[[ DATA RECORDS open ]]

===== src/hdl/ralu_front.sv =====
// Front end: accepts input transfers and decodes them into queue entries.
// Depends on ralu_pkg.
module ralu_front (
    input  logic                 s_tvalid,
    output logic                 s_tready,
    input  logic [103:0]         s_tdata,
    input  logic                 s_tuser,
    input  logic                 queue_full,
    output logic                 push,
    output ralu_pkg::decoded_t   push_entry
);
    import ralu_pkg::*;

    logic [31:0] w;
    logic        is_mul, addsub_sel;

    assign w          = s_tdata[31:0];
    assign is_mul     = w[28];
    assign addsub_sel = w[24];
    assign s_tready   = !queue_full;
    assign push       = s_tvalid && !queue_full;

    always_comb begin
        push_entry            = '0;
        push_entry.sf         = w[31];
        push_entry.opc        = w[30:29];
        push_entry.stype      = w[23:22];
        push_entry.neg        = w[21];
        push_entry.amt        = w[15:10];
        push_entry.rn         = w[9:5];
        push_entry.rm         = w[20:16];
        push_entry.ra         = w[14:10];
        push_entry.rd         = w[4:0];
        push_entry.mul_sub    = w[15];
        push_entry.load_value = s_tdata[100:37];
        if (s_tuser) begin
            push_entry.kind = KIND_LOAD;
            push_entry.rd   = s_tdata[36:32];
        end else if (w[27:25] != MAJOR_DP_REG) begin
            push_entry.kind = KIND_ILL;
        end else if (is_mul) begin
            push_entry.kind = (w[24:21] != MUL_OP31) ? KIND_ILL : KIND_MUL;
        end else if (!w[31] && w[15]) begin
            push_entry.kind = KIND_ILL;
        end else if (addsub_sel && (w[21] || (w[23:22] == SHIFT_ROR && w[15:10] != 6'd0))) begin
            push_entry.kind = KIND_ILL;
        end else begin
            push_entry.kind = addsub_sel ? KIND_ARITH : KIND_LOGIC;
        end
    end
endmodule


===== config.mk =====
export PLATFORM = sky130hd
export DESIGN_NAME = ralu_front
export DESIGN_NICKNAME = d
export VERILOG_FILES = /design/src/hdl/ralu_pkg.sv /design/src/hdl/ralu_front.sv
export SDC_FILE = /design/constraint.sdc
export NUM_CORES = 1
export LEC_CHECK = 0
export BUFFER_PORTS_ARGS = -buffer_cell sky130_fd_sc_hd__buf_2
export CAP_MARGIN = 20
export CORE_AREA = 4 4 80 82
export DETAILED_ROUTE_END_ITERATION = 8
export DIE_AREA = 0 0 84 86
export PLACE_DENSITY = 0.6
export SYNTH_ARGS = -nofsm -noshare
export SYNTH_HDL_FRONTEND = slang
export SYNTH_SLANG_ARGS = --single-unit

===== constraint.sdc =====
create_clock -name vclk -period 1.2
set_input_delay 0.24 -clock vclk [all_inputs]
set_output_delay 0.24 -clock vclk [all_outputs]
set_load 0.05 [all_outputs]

[[ DATA RECORDS closed ]]
[[ DATA RECORDS open ]]

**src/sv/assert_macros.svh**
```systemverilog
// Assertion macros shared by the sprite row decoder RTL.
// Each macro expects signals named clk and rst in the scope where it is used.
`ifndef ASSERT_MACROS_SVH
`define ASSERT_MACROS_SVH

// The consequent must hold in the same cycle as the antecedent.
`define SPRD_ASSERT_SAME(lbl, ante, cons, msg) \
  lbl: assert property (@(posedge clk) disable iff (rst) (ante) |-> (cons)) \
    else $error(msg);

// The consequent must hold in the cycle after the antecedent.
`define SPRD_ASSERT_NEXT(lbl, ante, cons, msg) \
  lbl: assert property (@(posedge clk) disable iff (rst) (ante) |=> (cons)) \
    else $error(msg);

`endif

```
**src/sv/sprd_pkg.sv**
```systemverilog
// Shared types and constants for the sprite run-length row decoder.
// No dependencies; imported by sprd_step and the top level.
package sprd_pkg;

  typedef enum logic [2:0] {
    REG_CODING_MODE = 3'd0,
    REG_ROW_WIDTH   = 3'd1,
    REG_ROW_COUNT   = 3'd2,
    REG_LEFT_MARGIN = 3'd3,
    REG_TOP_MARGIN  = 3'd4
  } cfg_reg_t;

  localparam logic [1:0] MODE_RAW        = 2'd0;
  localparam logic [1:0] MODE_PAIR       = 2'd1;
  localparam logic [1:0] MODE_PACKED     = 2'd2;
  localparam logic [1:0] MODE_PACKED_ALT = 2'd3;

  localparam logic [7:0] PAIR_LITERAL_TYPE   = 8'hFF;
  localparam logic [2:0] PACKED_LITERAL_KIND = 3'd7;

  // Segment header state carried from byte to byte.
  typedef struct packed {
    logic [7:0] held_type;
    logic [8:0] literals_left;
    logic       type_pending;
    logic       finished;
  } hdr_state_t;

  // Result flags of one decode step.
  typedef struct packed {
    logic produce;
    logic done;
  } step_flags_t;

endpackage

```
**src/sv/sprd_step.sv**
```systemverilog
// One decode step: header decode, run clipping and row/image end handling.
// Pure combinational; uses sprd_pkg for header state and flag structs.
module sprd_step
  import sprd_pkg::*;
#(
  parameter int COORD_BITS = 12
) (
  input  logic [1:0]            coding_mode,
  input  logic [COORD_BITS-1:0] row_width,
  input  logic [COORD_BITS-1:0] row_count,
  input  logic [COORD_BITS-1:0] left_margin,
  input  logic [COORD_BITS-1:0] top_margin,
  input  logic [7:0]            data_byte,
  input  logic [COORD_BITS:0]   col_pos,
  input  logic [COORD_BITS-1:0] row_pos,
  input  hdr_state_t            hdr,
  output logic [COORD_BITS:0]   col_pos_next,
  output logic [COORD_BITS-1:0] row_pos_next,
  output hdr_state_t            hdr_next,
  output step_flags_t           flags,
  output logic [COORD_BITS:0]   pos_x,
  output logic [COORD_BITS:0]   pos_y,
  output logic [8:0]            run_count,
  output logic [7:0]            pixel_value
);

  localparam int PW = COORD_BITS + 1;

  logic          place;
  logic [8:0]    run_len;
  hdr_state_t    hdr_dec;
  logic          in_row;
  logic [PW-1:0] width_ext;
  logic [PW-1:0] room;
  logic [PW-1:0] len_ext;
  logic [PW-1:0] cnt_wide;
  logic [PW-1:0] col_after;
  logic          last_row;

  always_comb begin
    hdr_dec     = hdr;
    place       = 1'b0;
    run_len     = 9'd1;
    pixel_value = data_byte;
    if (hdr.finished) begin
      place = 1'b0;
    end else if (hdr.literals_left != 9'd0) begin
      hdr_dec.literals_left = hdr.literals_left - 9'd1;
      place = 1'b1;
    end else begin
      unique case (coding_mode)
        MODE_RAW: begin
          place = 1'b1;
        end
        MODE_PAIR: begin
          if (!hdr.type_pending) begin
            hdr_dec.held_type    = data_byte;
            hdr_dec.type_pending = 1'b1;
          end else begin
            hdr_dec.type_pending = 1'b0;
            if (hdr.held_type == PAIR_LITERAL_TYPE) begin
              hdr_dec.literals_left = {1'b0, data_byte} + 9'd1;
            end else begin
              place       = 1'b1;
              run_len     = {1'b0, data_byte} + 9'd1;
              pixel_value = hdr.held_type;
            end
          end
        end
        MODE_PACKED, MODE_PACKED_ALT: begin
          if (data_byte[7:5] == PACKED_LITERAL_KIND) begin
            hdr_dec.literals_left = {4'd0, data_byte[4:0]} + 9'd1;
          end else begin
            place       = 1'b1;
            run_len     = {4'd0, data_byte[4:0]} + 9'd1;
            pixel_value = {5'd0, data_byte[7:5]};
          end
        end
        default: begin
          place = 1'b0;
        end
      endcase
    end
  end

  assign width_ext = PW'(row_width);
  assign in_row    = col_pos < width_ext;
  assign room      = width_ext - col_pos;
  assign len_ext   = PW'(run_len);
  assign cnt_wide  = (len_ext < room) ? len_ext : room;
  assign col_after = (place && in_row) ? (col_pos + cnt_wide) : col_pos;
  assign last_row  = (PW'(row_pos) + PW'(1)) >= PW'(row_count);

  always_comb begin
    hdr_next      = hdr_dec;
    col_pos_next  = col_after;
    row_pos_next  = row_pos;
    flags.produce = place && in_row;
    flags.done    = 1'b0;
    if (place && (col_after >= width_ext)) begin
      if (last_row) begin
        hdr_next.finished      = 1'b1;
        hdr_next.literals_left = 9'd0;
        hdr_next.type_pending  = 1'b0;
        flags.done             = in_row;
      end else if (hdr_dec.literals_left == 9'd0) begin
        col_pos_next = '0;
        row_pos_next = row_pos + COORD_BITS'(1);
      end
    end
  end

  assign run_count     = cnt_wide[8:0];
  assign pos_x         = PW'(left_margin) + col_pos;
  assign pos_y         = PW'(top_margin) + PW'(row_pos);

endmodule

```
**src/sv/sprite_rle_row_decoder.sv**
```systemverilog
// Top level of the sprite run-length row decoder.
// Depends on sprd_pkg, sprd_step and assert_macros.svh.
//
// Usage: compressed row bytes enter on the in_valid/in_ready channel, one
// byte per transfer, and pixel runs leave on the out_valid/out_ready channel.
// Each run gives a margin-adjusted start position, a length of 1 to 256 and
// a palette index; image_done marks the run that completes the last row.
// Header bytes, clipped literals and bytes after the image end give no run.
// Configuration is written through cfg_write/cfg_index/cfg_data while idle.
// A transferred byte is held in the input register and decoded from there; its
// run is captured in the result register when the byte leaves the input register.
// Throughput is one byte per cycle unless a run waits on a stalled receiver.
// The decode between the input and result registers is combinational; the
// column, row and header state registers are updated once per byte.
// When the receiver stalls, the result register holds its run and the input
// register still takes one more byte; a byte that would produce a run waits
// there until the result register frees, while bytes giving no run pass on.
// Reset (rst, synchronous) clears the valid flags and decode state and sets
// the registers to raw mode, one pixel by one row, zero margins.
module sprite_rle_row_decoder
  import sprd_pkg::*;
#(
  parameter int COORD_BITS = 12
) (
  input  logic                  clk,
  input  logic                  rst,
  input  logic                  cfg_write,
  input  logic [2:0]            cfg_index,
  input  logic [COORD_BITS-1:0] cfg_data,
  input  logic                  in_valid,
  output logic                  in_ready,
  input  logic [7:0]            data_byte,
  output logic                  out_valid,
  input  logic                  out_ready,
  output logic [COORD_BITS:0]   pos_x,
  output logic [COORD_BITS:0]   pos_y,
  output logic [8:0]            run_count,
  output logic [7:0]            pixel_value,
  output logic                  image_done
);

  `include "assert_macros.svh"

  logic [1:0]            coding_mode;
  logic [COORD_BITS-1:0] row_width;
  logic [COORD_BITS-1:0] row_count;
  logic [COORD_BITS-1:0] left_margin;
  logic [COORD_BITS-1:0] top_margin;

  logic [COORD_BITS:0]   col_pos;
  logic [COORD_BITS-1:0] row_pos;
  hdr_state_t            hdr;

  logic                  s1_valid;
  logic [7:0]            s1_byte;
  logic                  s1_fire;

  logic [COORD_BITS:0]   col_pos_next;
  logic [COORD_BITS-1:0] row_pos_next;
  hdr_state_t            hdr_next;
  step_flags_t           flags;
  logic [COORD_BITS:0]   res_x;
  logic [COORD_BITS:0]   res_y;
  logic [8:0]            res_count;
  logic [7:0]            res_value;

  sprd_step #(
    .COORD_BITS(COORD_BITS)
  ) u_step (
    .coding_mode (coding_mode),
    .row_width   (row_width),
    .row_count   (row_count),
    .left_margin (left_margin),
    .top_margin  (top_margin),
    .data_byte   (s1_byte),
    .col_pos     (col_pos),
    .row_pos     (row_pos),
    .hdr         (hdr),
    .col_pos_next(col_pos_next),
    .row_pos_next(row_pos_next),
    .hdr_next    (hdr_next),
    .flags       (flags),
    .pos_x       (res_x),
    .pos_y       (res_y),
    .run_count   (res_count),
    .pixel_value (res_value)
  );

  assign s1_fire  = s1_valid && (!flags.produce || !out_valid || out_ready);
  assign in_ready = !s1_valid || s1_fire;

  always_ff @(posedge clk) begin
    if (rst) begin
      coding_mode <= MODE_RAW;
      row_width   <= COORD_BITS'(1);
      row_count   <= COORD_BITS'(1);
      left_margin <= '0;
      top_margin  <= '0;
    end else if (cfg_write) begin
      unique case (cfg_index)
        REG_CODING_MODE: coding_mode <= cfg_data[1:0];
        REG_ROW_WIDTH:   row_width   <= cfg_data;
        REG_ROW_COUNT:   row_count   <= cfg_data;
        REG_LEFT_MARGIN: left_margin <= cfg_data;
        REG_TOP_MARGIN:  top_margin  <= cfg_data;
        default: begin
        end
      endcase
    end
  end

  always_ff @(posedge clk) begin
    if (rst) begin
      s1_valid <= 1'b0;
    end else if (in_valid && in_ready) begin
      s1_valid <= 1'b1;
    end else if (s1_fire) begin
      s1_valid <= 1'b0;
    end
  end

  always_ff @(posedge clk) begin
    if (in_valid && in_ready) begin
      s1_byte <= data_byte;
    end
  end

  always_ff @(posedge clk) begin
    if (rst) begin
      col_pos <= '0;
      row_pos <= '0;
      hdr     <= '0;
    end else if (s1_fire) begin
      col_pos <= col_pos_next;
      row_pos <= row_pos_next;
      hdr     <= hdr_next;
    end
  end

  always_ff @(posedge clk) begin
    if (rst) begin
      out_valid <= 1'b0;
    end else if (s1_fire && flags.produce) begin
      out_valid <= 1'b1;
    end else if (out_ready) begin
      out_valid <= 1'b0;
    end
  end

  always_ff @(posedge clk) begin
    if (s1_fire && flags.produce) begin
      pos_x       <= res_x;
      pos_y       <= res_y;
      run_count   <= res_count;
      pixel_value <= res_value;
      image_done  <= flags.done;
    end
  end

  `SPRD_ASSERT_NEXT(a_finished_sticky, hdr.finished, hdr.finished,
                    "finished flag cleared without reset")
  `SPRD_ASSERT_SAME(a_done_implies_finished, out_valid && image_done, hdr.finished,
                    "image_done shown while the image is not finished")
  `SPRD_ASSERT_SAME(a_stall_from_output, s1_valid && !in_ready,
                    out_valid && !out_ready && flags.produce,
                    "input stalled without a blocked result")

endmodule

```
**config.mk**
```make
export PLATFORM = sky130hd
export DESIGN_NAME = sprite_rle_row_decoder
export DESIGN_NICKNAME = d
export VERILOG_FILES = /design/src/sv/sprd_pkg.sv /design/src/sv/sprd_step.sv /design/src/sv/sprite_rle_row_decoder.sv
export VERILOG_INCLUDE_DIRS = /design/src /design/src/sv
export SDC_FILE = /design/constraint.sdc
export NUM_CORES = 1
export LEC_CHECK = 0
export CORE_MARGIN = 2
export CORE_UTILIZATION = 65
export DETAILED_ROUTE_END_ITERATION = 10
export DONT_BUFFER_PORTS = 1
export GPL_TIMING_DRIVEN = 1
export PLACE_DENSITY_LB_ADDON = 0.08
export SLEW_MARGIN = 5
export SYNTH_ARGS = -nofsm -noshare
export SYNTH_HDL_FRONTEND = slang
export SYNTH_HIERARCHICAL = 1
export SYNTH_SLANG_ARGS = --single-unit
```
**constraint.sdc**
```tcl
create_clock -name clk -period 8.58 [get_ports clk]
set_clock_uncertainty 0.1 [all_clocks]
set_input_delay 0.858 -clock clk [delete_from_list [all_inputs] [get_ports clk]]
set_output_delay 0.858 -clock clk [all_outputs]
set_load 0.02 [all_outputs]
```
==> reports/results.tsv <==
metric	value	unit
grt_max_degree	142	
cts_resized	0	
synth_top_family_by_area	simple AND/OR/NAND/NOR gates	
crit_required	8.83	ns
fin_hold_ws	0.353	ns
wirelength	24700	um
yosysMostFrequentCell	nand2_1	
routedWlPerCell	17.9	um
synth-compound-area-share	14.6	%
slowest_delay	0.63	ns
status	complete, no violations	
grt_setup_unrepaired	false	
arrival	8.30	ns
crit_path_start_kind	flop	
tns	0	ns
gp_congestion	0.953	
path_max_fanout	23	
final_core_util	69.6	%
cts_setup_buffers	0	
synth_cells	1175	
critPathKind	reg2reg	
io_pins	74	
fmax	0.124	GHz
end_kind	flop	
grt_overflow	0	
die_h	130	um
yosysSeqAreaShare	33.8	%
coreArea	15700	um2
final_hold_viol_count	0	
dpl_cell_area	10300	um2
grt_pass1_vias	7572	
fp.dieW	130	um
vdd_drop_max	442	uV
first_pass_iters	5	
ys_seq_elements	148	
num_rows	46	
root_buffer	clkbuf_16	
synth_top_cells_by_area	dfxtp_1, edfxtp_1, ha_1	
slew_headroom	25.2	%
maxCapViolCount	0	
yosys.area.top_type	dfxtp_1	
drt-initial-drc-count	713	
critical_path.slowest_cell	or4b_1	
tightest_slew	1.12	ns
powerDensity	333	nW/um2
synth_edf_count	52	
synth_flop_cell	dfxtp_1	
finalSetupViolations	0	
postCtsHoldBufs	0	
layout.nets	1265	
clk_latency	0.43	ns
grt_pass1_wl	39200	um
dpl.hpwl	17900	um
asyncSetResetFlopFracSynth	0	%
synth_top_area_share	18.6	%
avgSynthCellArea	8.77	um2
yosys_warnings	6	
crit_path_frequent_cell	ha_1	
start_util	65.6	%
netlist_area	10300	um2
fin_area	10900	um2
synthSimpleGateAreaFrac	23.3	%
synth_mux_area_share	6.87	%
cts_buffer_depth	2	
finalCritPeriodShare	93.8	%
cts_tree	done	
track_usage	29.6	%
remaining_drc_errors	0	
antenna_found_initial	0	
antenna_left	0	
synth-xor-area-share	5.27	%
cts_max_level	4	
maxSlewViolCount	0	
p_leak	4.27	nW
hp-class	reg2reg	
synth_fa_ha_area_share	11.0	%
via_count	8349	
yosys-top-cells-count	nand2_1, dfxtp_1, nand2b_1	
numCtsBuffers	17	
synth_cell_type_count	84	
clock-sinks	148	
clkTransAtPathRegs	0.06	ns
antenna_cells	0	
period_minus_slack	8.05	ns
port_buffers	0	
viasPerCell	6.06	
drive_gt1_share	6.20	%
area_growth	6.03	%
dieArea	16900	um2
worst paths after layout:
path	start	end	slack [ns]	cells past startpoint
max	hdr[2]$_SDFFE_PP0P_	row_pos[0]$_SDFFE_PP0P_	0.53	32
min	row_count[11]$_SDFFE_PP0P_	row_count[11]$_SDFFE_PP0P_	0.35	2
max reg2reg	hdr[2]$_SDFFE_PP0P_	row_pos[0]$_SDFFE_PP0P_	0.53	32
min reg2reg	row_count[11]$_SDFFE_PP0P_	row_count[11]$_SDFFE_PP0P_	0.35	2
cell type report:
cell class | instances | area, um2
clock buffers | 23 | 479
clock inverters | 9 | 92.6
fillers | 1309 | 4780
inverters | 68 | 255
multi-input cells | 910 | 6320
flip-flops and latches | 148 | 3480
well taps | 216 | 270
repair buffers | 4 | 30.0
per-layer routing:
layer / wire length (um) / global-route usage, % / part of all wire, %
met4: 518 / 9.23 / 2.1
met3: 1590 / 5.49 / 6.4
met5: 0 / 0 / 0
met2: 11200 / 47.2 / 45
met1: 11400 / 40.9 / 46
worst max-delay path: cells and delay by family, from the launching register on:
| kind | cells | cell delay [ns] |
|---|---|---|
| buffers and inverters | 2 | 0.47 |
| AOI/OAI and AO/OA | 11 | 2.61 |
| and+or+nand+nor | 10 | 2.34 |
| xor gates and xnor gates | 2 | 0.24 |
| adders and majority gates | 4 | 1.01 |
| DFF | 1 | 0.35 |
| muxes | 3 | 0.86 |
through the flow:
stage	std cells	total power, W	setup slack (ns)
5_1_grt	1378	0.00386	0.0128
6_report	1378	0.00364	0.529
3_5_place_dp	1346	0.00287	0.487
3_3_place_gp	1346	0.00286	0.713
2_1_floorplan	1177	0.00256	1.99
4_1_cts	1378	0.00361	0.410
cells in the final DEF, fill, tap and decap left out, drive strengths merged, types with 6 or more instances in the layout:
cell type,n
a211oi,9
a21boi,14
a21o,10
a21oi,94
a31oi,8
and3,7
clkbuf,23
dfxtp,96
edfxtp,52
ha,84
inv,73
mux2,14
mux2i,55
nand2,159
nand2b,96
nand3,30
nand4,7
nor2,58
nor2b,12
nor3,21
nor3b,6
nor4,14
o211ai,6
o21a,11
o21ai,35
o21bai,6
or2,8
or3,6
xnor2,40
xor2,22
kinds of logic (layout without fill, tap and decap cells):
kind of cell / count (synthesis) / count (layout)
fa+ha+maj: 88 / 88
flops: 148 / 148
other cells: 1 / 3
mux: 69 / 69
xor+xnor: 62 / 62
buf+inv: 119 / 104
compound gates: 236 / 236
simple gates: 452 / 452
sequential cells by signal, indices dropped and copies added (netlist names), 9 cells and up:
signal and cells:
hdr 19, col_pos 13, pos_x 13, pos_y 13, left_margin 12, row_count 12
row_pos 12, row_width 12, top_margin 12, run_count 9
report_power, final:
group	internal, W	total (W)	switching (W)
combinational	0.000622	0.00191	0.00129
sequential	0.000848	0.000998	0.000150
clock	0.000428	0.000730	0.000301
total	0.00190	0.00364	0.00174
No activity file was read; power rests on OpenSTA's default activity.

[[ DATA RECORDS closed ]]

* DIRECTIONS FOR THIS TASK *
For this task, write out exactly the lines of the entries above, starting at the line with "kind of cell" and ending at the line with "No activity file", both included, and no others.

* ANSWER *
kind of cell / count (synthesis) / count (layout)
fa+ha+maj: 88 / 88
flops: 148 / 148
other cells: 1 / 3
mux: 69 / 69
xor+xnor: 62 / 62
buf+inv: 119 / 104
compound gates: 236 / 236
simple gates: 452 / 452
sequential cells by signal, indices dropped and copies added (netlist names), 9 cells and up:
signal and cells:
hdr 19, col_pos 13, pos_x 13, pos_y 13, left_margin 12, row_count 12
row_pos 12, row_width 12, top_margin 12, run_count 9
report_power, final:
group	internal, W	total (W)	switching (W)
combinational	0.000622	0.00191	0.00129
sequential	0.000848	0.000998	0.000150
clock	0.000428	0.000730	0.000301
total	0.00190	0.00364	0.00174
No activity file was read; power rests on OpenSTA's default activity.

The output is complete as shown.